# What you have to do
If a line below contains the word "through", count it. Please give the total and nothing else.

# Exercise data
File: src/rtl/sequenceur_lancer.sv
// Roll controller placed after the die-type selector.
// It latches the selected die when the roll button rises, spins an animated
// value while the button is held, then reduces a free-running LFSR sample into
// [min, min+faces-1] by repeated subtraction. It also gates "next die type"
// requests while a roll is in flight.
module sequenceur_lancer #(
  parameter logic [15:0] GRAINE    = 16'hACE1,
  parameter int          ROULE_MIN = 32,
  parameter int          ANIM_DIV  = 4
) (
  input  logic       horloge,
  input  logic       raz,
  input  logic       lancer,
  input  logic       suivant_in,
  input  logic [6:0] min_de,
  input  logic [6:0] faces_de,
  output logic       suivant_out,
  output logic [6:0] affichage,
  output logic [6:0] resultat,
  output logic       resultat_valide,
  output logic       occupe,
  output logic       erreur
);

  // An all-zero seed would lock the LFSR, so it falls back to the default seed.
  localparam logic [15:0] GRAINE_EFF = (GRAINE == 16'h0000) ? 16'hACE1 : GRAINE;
  localparam int CPT_W = $clog2(ROULE_MIN) + 1;
  localparam int DIV_W = $clog2(ANIM_DIV) + 1;

  typedef enum logic [1:0] {
    REPOS   = 2'd0,
    ROULE   = 2'd1,
    REDUIT  = 2'd2,
    AFFICHE = 2'd3
  } etat_t;

  etat_t             etat_q, etat_d;
  logic [15:0]       lfsr_q, lfsr_d;
  logic              lancer_q;
  logic              arme_q, arme_d;
  logic [6:0]        min_q, min_d;
  logic [6:0]        faces_q, faces_d;
  logic [CPT_W-1:0]  cpt_q, cpt_d;
  logic [DIV_W-1:0]  div_q, div_d;
  logic [7:0]        reste_q, reste_d;
  logic [6:0]        affichage_q, affichage_d;
  logic [6:0]        resultat_q, resultat_d;
  logic              valide_q, valide_d;
  logic              erreur_q, erreur_d;

  logic              lancer_front;
  logic              demarrer;
  logic [6:0]        anim_haut;
  logic [6:0]        somme;

  // Galois LFSR (mask 16'hB400) advancing on every cycle in every state.
  always_comb begin
    lfsr_d = lfsr_q >> 1;
    if (lfsr_q[0]) begin
      lfsr_d = (lfsr_q >> 1) ^ 16'hB400;
    end
  end

  // Rising edge of the roll button; arme_q suppresses the edge when the
  // button is already held as reset is released, until it is seen low once.
  always_comb begin
    arme_d       = arme_q | ~lancer;
    lancer_front = lancer & ~lancer_q & arme_q;
  end

  // Next-state and output decode of the roll sequencer.
  always_comb begin
    etat_d      = etat_q;
    min_d       = min_q;
    faces_d     = faces_q;
    cpt_d       = cpt_q;
    div_d       = div_q;
    reste_d     = reste_q;
    affichage_d = affichage_q;
    resultat_d  = resultat_q;
    valide_d    = valide_q;
    erreur_d    = erreur_q;
    suivant_out = 1'b0;
    occupe      = 1'b0;
    demarrer    = 1'b0;
    anim_haut   = min_q + faces_q - 7'd1;
    somme       = min_q + reste_q[6:0];

    case (etat_q)
      REPOS: begin
        suivant_out = suivant_in;
        if (lancer_front) begin
          demarrer = 1'b1;
        end
      end

      ROULE: begin
        occupe = 1'b1;
        if (cpt_q != {CPT_W{1'b1}}) begin
          cpt_d = cpt_q + 1'b1;
        end
        if (div_q == DIV_W'(ANIM_DIV - 1)) begin
          div_d = '0;
          if (faces_q <= 7'd1) begin
            affichage_d = min_q;
          end else if (affichage_q == anim_haut) begin
            affichage_d = min_q;
          end else begin
            affichage_d = affichage_q + 7'd1;
          end
        end else begin
          div_d = div_q + 1'b1;
        end
        if (!lancer && (cpt_q >= CPT_W'(ROULE_MIN - 1))) begin
          reste_d = lfsr_q[7:0];
          etat_d  = REDUIT;
        end
      end

      REDUIT: begin
        occupe = 1'b1;
        if (faces_q == 7'd0) begin
          resultat_d  = min_q;
          affichage_d = min_q;
          erreur_d    = 1'b1;
          valide_d    = 1'b0;
          etat_d      = AFFICHE;
        end else if (reste_q >= {1'b0, faces_q}) begin
          reste_d = reste_q - {1'b0, faces_q};
        end else begin
          resultat_d  = somme;
          affichage_d = somme;
          erreur_d    = 1'b0;
          valide_d    = 1'b1;
          etat_d      = AFFICHE;
        end
      end

      AFFICHE: begin
        suivant_out = suivant_in;
        if (suivant_in) begin
          valide_d    = 1'b0;
          affichage_d = 7'd0;
          etat_d      = REPOS;
        end else if (lancer_front) begin
          demarrer = 1'b1;
        end
      end

      default: begin
        etat_d = REPOS;
      end
    endcase

    if (demarrer) begin
      min_d       = min_de;
      faces_d     = faces_de;
      cpt_d       = '0;
      div_d       = '0;
      affichage_d = min_de;
      etat_d      = ROULE;
    end
  end

  // State and datapath registers with synchronous active-high reset.
  always_ff @(posedge horloge) begin
    if (raz) begin
      etat_q      <= REPOS;
      lfsr_q      <= GRAINE_EFF;
      lancer_q    <= 1'b0;
      arme_q      <= 1'b0;
      min_q       <= '0;
      faces_q     <= '0;
      cpt_q       <= '0;
      div_q       <= '0;
      reste_q     <= '0;
      affichage_q <= '0;
      resultat_q  <= '0;
      valide_q    <= 1'b0;
      erreur_q    <= 1'b0;
    end else begin
      etat_q      <= etat_d;
      lfsr_q      <= lfsr_d;
      lancer_q    <= lancer;
      arme_q      <= arme_d;
      min_q       <= min_d;
      faces_q     <= faces_d;
      cpt_q       <= cpt_d;
      div_q       <= div_d;
      reste_q     <= reste_d;
      affichage_q <= affichage_d;
      resultat_q  <= resultat_d;
      valide_q    <= valide_d;
      erreur_q    <= erreur_d;
    end
  end

  assign affichage       = affichage_q;
  assign resultat        = resultat_q;
  assign resultat_valide = valide_q;
  assign erreur          = erreur_q;

endmodule

File: config.mk
export PLATFORM = sky130hd
export DESIGN_NAME = sequenceur_lancer
export DESIGN_NICKNAME = d
export VERILOG_FILES = /design/src/rtl/sequenceur_lancer.sv
export SDC_FILE = /design/constraint.sdc
export NUM_CORES = 1
export LEC_CHECK = 0
export CAP_MARGIN = 30
export CORE_MARGIN = 8
export CORE_UTILIZATION = 32
export CTS_BUF_LIST = sky130_fd_sc_hd__clkbuf_8
export DETAILED_ROUTE_END_ITERATION = 8
export PLACE_DENSITY = 0.49
export SKIP_CTS_REPAIR_TIMING = 1
export SLEW_MARGIN = 20
export SYNTH_ARGS = -nofsm -noshare
export SYNTH_HDL_FRONTEND = slang
export SYNTH_SLANG_ARGS = --single-unit
export TNS_END_PERCENT = 100
File: constraint.sdc
create_clock -name horloge -period 6.4 [get_ports horloge]
set_input_delay 1.6 -clock horloge [delete_from_list [all_inputs] [get_ports horloge]]
set_output_delay 1.6 -clock horloge [all_outputs]
set_load 0.005 [all_outputs]
==> flow_summary_export.csv <==
group,metric,value,unit
place,placement_stage_cell_area,4624,um2
synthesis,ys_top_cells_by_count,"67 x dfxtp_1, 51 x nor2_1, 47 x nand2_1",
synthesis,synthesis.instances,489,
power,vdd.ir_drop.worst,157.4,uV
routing,detailedRoute.firstPassIterationCount,4,
synthesis,synth_seq_cells,67,
timing,fmaxAchievable,231.2,MHz
routing,num_vias,3350,
finish,finalNetCount,573,
worst_setup_path,crit_reg_reg_startpoint,"min_q[1]$_SDFFE_PP0P_",
grt,grt_use_total,0.1364,
finish,stdcell_area,4818,um2
timing,setup_tns,0,ns
timing,hold_violations_final,0,
clock_tree,tritoncts,"built",
power,design_power_total,1.817,mW
worst_setup_path,timing.critical_path.to,"suivant_out",
status,outcome,"complete, no violations",
die,die_area,16840,um2
place,dp_hpwl,8.159,mm
timing,timing.clock.skew,0.008536,ns
synthesis,synth_most_common_cell,"dfxtp_1",
worst_setup_path,timing.reg2reg.setup_slack,2.75,ns
worst_setup_path,arrival,2.73,ns
timing,timing.max_slew.rel_slack,0.4419,
clock_tree,h-tree-depth,3,
worst_setup_path,crit_path_start,"suivant_in",
clock_tree,latest_clock_arrival_within_the_worst_skew_pair,0.36,ns
routing,average_routed_wire_per_standard_cell,15.73,um
grt,first_global_vias,3346,
run,max_cap_viol_count,0,
worst_setup_path,timing.critical_path.fanout_max,2,
synthesis,yosys.cell_types.count,70,
clock_tree,clock_sinks,67,
grt,grt_start_max_net_pins,37,
power,p_seq_frac,0.307,
die,fp.dieH,129.8,um
routing,detail-route-antenna-nets,0,
power,p_leak,1.870,nW
power,power.internal,1.078,mW
die,fp-row-count,41,
worst_setup_path,timing.critical_path.from_type,"input port",
synthesis,mappedNetlistNets,544,
power,comb_power_share,0.496,
grt,globalRoute.totalOverflow,0,
routing,vias_per_cell,4.827,
die,io_pins,36,
synthesis,synth_sequential_area_ratio,0.3238,
power,pwr_density_cell,377.2,nW/um2
worst_setup_path,worstSetupPathType,"in -> out",
place,gp_congestion,0.8496,
clock_tree,longest_clk_path_bufs,2,
timing,timing_worst_slew_pin_value,0.8372,ns
routing,drt_drc_violations_left,0,
timing,final_number_of_setup_violating_endpoints,0,
timing,rsz_0062_raised_after_global_routing,"no",
die,core_area,12620,um2
finish,n_antenna_cell,0,
timing,finalCriticalPeriod,4.326,ns
timing,timing_max_transition_violations_final,0,
die,start_util,0.3283,
synthesis,synth_flop_cell,"dfxtp_1",
routing,routed_wirelength,10.92,mm
timing,post_route_worst_hold_slack,0.4077,ns
synthesis,synth_warn,0,
synthesis,synth_area,4143,um2
finish,drive_gt1_frac,0.09770,
worst_setup_path,crit_required,4.80,ns
clock_tree,cts_made_buffers,9,
worst_setup_path,worstSetupEndpointType,"primary output",
routing,detail_route.iter0.violations,166,
finish,post-route-util,0.3818,
finish,area_delta_synth_final,16.31,%
worst_setup_path,r2r_end,"affichage[3]$_SDFFE_PP0P_",
clock_tree,cts.clk_slew.worst_paths,0.06,ns
power,pwr-share-clk,0.197,
grt,grt_antenna_before_repair,0,
synthesis,post_synth_main_area_contributors,"dfxtp_1 32%, ha_1 10%, nor2_1 4.6%",
synthesis,synthArstFlopShare,0,
synthesis,synth_edf_count,0,
synthesis,synth_area_per_cell,8.472,um2
place,io_buffer_count,35,
synthesis,yosysTopAreaCellShare,0.3238,
power,power.switching_fraction,0.4070,
worst_setup_path,reg2regPathDepth,12,
die,die-width,129.8,um
synthesis,synth_area_leader_cell,"dfxtp_1",
timing,finalCritPeriodShare,0.6759,
clock_tree,cts-root-buf,"clkbuf_8",
grt,grt_pass1_wl,17.74,mm
power,p_sw,739.8,uW
hold_path,holdCritPathClass,"reg -> reg",
flip-flops by register name (all words and copies together) (netlist names):
register	count
faces_q	7
affichage	7
arme_q	1
reste_q	8
div_q	3
cpt_q	6
resultat_valide	1
erreur	1
lancer_q	1
etat_q	2
min_q	7
resultat	7
lfsr_q	16
worst max-delay path, cell delays in order:
cell             delay [ns]
clkdlybuf4s50_1        0.48
nor2b_1                0.13
clkdlybuf4s50_1        0.51
metrics by stage:
step / cells / worst slack, ns
detailed placement: 679 / 2.073
floorplan: 489 / 3.069
global placement: 679 / 2.076
finish: 694 / 2.074
global route: 694 / 1.995
CTS: 694 / 2.055
cells in the final DEF, fill, tap and decap left out, types with 3 or more instances in the layout:
cell             count
a21o_1               4
xor2_1              13
mux2i_1             15
nor2_1              51
buf_4                4
clkbuf_8            11
a211oi_1             7
nand2_1             47
nand3_1             14
or2_2                8
nor2_2               4
nand2b_1             6
fa_1                 3
a221oi_1             5
a221o_1              3
dfxtp_1             67
xnor2_1             17
a21oi_1             36
nor3_1               5
o21ai_0             15
ha_1                34
and3_1               4
clkdlybuf4s50_1     34
o21a_1               4
inv_1               35
o21ai_1              5
nor2b_1             12
a211oi_2             4
kinds of logic after synthesis:
logic type               count (synthesis)  share of synthesized area
multiplexers                            17                    0.04168
AND/OR/NAND/NOR                        175                     0.2120
AO/OA/AOI/OAI                          109                     0.1857
flip-flops                              67                     0.3238
XOR/XNOR                                30                    0.06342
buffers and inverters                   54                    0.05618
adder cells (fa/ha/maj)                 37                     0.1172
layer usage:
layer / up-vias / wire (um) / global-route usage
li1: 1754 / - / -
met1: 1548 / 5463 / 0.1742
met2: 37 / 4931 / 0.2193
met3: 11 / 403 / 0.03998
met4: 0 / 117 / 0.03689
met5: - / 0 / 0
area by class of cell:
type,count,area [um2]
clock inverter,4,42.54
tap,172,215.2
fill,1369,7801
multi-input combinational,368,2569
timing repair buffer,39,375.4
clock buffer,11,151.4
inverter,33,123.9
sequential,67,1341
power by group through the flow:
| stage | sequential (mW) | clock, mW | combinational [mW] |
|---|---|---|---|
| 2_1_floorplan | 0.545 | 0 | 0.686 |
| 3_3_place_gp | 0.568 | 0 | 0.893 |
| 3_5_place_dp | 0.570 | 0 | 0.898 |
| 4_1_cts | 0.560 | 0.373 | 0.907 |
| 5_1_grt | 0.568 | 0.393 | 1.00 |
| 6_report | 0.558 | 0.357 | 0.902 |
how the worst min path moves through the flow:
stage / end / from / depth (start not counted)
after global placement: lfsr_q[7]$_SDFF_PP1_ / lfsr_q[8]$_SDFF_PP0_ / 1
after global routing: lfsr_q[11]$_SDFF_PP1_ / lfsr_q[12]$_SDFF_PP0_ / 1
after detailed placement: lfsr_q[7]$_SDFF_PP1_ / lfsr_q[8]$_SDFF_PP0_ / 1
after CTS: lfsr_q[7]$_SDFF_PP1_ / lfsr_q[8]$_SDFF_PP0_ / 1
final: lfsr_q[7]$_SDFF_PP1_ / lfsr_q[8]$_SDFF_PP0_ / 1
after floorplan: lfsr_q[11]$_SDFF_PP1_ / lfsr_q[12]$_SDFF_PP0_ / 1
Power figures use the tool's default switching activity.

# Final answer
2